_What this task involves_
Find the line holding "grt_first_pass_wirelength_um: 48800" in the entries below. Give it again exactly, along with every line after it up to and including the line holding "crit_fanout: 5".

Records from a collection:

......

File: config.mk
export PLATFORM = sky130hd
export DESIGN_NAME = alarm_controller
export DESIGN_NICKNAME = d
export VERILOG_FILES = /design/src/rtl/alarm_controller.sv
export SDC_FILE = /design/constraint.sdc
export NUM_CORES = 1
export LEC_CHECK = 0
export BUFFER_PORTS_ARGS = -buffer_cell sky130_fd_sc_hd__clkbuf_2
export CORE_AREA = 2 2 63 65
export CTS_BUF_LIST = sky130_fd_sc_hd__clkbuf_4
export DETAILED_ROUTE_END_ITERATION = 10
export DIE_AREA = 0 0 65 67
export SLEW_MARGIN = 20
export SYNTH_ARGS = -nofsm -noshare
export SYNTH_HDL_FRONTEND = slang
export SYNTH_SLANG_ARGS = --single-unit
File: constraint.sdc
create_clock -name CLK -period 1.7 [get_ports CLK]
set_input_delay 0.085 -clock CLK [delete_from_list [all_inputs] [get_ports CLK]]
set_output_delay 0.085 -clock CLK [all_outputs]
set_load 0.005 [all_outputs]
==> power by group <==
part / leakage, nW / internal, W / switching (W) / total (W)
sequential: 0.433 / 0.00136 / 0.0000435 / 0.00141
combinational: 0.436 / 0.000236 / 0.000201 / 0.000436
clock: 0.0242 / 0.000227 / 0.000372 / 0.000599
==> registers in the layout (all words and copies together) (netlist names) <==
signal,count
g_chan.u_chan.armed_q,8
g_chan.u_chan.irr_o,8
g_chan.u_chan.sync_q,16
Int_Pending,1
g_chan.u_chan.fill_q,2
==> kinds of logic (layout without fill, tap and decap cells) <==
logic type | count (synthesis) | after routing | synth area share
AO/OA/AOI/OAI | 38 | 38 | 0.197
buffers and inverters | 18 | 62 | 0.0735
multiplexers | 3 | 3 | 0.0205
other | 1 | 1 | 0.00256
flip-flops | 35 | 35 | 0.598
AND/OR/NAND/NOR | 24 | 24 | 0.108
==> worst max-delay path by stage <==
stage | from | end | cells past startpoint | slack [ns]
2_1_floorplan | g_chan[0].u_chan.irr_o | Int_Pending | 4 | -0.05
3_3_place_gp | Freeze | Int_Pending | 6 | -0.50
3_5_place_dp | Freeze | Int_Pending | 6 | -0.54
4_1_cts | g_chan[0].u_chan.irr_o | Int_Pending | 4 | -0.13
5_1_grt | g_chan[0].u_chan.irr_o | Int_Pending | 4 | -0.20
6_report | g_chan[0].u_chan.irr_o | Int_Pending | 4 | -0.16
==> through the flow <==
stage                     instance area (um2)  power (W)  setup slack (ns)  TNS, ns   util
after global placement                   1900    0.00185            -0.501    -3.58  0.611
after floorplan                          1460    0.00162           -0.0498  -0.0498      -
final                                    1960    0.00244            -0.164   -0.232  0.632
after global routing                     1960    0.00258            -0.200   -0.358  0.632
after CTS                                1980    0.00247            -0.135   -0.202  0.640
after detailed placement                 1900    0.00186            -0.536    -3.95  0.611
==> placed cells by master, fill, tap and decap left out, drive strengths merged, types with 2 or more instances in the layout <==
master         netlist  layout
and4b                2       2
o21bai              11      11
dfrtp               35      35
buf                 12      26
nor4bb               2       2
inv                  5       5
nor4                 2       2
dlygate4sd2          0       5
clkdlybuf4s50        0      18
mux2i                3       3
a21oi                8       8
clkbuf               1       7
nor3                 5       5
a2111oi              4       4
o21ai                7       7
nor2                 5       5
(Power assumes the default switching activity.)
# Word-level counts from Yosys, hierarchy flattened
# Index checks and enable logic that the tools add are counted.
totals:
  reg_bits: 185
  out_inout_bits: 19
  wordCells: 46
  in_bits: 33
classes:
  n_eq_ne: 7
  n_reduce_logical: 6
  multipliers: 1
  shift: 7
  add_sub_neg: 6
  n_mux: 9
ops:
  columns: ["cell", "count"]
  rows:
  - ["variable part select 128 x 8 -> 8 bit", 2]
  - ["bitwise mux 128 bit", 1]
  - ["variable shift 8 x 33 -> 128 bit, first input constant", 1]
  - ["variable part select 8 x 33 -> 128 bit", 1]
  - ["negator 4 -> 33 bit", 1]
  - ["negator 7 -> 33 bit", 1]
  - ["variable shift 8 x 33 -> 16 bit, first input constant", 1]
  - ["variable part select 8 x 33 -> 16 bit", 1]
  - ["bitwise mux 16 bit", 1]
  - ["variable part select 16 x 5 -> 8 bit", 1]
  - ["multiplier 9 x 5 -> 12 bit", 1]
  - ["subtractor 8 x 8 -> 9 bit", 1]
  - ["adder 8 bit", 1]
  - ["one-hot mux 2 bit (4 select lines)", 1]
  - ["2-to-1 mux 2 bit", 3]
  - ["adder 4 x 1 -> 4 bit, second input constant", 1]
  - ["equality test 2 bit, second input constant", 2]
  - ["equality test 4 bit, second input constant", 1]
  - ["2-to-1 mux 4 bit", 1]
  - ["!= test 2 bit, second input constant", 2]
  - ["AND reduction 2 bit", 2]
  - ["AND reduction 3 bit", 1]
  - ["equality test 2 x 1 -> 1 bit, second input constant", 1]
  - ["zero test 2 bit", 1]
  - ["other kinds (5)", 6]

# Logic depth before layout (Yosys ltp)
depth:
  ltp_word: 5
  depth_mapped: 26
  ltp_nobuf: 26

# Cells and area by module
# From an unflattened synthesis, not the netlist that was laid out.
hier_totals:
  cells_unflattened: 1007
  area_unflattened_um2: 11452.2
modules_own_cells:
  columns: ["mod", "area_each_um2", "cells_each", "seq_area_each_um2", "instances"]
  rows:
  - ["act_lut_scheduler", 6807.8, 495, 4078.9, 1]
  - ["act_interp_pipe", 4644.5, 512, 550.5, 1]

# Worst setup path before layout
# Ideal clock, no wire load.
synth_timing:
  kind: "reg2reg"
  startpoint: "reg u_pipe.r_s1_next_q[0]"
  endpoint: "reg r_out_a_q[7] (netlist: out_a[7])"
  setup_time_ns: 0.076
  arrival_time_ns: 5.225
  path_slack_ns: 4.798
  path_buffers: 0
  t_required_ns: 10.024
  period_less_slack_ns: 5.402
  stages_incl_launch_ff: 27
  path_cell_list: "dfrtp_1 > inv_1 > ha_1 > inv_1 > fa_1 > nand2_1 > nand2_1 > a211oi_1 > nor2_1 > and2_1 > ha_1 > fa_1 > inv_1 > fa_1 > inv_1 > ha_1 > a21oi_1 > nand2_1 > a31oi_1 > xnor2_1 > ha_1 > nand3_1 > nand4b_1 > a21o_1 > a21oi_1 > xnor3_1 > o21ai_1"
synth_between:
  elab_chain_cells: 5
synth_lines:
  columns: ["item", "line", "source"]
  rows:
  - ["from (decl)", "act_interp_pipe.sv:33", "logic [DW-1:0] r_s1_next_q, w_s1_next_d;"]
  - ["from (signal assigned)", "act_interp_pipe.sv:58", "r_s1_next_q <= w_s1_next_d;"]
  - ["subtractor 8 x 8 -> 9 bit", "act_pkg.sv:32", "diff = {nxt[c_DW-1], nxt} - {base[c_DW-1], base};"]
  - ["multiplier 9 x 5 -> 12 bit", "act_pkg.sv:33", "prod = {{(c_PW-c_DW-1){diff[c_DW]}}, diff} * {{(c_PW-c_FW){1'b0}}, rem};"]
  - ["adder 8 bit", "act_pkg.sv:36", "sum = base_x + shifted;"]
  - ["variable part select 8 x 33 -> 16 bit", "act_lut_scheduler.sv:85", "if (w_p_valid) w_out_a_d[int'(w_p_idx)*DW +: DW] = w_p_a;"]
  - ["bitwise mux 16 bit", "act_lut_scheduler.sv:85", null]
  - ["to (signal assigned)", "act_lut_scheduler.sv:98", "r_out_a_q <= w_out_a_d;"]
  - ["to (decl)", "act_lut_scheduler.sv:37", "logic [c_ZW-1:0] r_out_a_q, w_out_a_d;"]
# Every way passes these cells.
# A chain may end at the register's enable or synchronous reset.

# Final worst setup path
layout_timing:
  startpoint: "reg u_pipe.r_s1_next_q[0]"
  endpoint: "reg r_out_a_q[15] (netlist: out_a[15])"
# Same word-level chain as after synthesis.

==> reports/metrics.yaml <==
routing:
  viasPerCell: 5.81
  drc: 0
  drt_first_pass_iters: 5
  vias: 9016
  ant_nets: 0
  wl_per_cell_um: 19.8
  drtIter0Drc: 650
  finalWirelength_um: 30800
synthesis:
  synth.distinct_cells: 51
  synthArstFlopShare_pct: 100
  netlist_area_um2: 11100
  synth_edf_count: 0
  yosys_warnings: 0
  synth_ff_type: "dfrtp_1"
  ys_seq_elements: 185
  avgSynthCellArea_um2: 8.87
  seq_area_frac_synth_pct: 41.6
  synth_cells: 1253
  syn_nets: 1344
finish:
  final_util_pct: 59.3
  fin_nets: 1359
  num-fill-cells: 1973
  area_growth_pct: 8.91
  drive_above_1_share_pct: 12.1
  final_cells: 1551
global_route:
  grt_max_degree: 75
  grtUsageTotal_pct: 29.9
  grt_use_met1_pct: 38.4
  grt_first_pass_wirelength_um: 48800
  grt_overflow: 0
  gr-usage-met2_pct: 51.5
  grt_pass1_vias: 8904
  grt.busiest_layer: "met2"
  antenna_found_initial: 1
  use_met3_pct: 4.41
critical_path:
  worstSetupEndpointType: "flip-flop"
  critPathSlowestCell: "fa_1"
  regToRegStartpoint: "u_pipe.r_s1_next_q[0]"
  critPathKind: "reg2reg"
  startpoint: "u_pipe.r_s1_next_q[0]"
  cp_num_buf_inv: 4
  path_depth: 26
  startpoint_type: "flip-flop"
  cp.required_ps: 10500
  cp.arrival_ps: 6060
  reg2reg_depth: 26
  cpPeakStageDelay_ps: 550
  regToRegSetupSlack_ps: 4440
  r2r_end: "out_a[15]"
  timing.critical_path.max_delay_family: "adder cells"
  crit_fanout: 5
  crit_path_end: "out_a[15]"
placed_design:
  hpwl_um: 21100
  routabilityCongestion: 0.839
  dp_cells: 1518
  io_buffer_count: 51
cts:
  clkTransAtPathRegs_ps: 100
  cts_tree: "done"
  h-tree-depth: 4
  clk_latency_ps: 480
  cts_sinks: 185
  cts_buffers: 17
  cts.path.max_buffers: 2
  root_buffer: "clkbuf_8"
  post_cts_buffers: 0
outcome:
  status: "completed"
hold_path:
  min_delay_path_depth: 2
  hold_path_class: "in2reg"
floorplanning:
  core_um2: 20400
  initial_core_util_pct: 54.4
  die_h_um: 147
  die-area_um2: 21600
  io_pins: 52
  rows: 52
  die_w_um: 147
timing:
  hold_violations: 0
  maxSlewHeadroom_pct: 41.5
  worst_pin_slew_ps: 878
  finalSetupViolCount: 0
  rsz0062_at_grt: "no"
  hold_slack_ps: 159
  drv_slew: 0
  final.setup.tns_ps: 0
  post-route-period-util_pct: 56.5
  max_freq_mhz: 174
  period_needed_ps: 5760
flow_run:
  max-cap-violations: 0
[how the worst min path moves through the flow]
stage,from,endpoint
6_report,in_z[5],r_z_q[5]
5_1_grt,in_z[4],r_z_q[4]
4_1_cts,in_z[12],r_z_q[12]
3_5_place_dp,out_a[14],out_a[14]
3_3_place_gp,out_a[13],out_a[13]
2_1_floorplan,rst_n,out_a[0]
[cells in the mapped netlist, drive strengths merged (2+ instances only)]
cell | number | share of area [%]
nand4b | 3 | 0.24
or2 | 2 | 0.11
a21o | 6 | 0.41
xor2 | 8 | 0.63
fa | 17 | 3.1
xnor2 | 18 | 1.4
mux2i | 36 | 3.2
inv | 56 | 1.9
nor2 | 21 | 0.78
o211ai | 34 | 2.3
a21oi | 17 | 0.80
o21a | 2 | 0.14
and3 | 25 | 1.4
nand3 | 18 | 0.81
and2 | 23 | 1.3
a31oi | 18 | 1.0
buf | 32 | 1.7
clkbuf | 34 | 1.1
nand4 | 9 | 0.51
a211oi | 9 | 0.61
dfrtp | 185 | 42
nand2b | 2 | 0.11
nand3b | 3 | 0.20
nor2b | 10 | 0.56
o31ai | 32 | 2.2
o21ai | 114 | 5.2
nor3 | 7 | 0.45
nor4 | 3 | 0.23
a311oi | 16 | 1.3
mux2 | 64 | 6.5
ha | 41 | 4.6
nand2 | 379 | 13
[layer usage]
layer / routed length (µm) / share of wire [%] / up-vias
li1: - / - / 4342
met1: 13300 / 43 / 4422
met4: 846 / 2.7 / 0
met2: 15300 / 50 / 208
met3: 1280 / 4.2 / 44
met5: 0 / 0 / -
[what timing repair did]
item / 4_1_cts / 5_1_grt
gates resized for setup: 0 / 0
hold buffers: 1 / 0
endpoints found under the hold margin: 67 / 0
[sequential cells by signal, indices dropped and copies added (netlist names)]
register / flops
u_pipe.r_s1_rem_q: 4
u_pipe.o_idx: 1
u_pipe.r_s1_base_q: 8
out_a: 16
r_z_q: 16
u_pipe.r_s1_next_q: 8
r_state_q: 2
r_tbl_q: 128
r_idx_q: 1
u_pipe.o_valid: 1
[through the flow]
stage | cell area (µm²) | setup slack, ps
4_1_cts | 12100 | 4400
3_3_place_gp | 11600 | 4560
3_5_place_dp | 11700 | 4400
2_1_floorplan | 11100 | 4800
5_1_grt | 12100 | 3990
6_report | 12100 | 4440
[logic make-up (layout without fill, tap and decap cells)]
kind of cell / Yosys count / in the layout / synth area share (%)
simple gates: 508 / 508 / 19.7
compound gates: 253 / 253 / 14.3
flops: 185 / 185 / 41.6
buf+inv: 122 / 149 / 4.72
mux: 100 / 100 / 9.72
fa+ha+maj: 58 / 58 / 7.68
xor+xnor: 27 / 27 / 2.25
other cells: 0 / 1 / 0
--- src/rtl/moving_average_ctrl_pkg.sv ---
// moving_average_ctrl_pkg: shared parameters, FSM state type and window check
// for the moving-average controller and the blocks around it.
package moving_average_ctrl_pkg;
    localparam int SIZE_WINDOW     = 7;
    localparam int SIZE_MAX_WINDOW = 64;
    localparam int CNT_W           = SIZE_WINDOW + 1;
    localparam int PIPE_LATENCY    = 6;
    localparam int FLUSH_CYCLES    = 2;

    typedef enum logic [1:0] {IDLE, FLUSH, FILL, RUN} ma_ctrl_state_t;

    // A window is usable when it is a non-zero power of two within 1..64
    // and not deeper than the datapath supports.
    function automatic logic is_valid_window(input logic [SIZE_WINDOW-1:0] w);
        int v;
        v = int'(w);
        return (v != 0) && ((v & (v - 1)) == 0) && (v <= 64) && (v <= SIZE_MAX_WINDOW);
    endfunction
endpackage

......

_The completed task_
  grt_first_pass_wirelength_um: 48800
  grt_overflow: 0
  gr-usage-met2_pct: 51.5
  grt_pass1_vias: 8904
  grt.busiest_layer: "met2"
  antenna_found_initial: 1
  use_met3_pct: 4.41
critical_path:
  worstSetupEndpointType: "flip-flop"
  critPathSlowestCell: "fa_1"
  regToRegStartpoint: "u_pipe.r_s1_next_q[0]"
  critPathKind: "reg2reg"
  startpoint: "u_pipe.r_s1_next_q[0]"
  cp_num_buf_inv: 4
  path_depth: 26
  startpoint_type: "flip-flop"
  cp.required_ps: 10500
  cp.arrival_ps: 6060
  reg2reg_depth: 26
  cpPeakStageDelay_ps: 550
  regToRegSetupSlack_ps: 4440
  r2r_end: "out_a[15]"
  timing.critical_path.max_delay_family: "adder cells"
  crit_fanout: 5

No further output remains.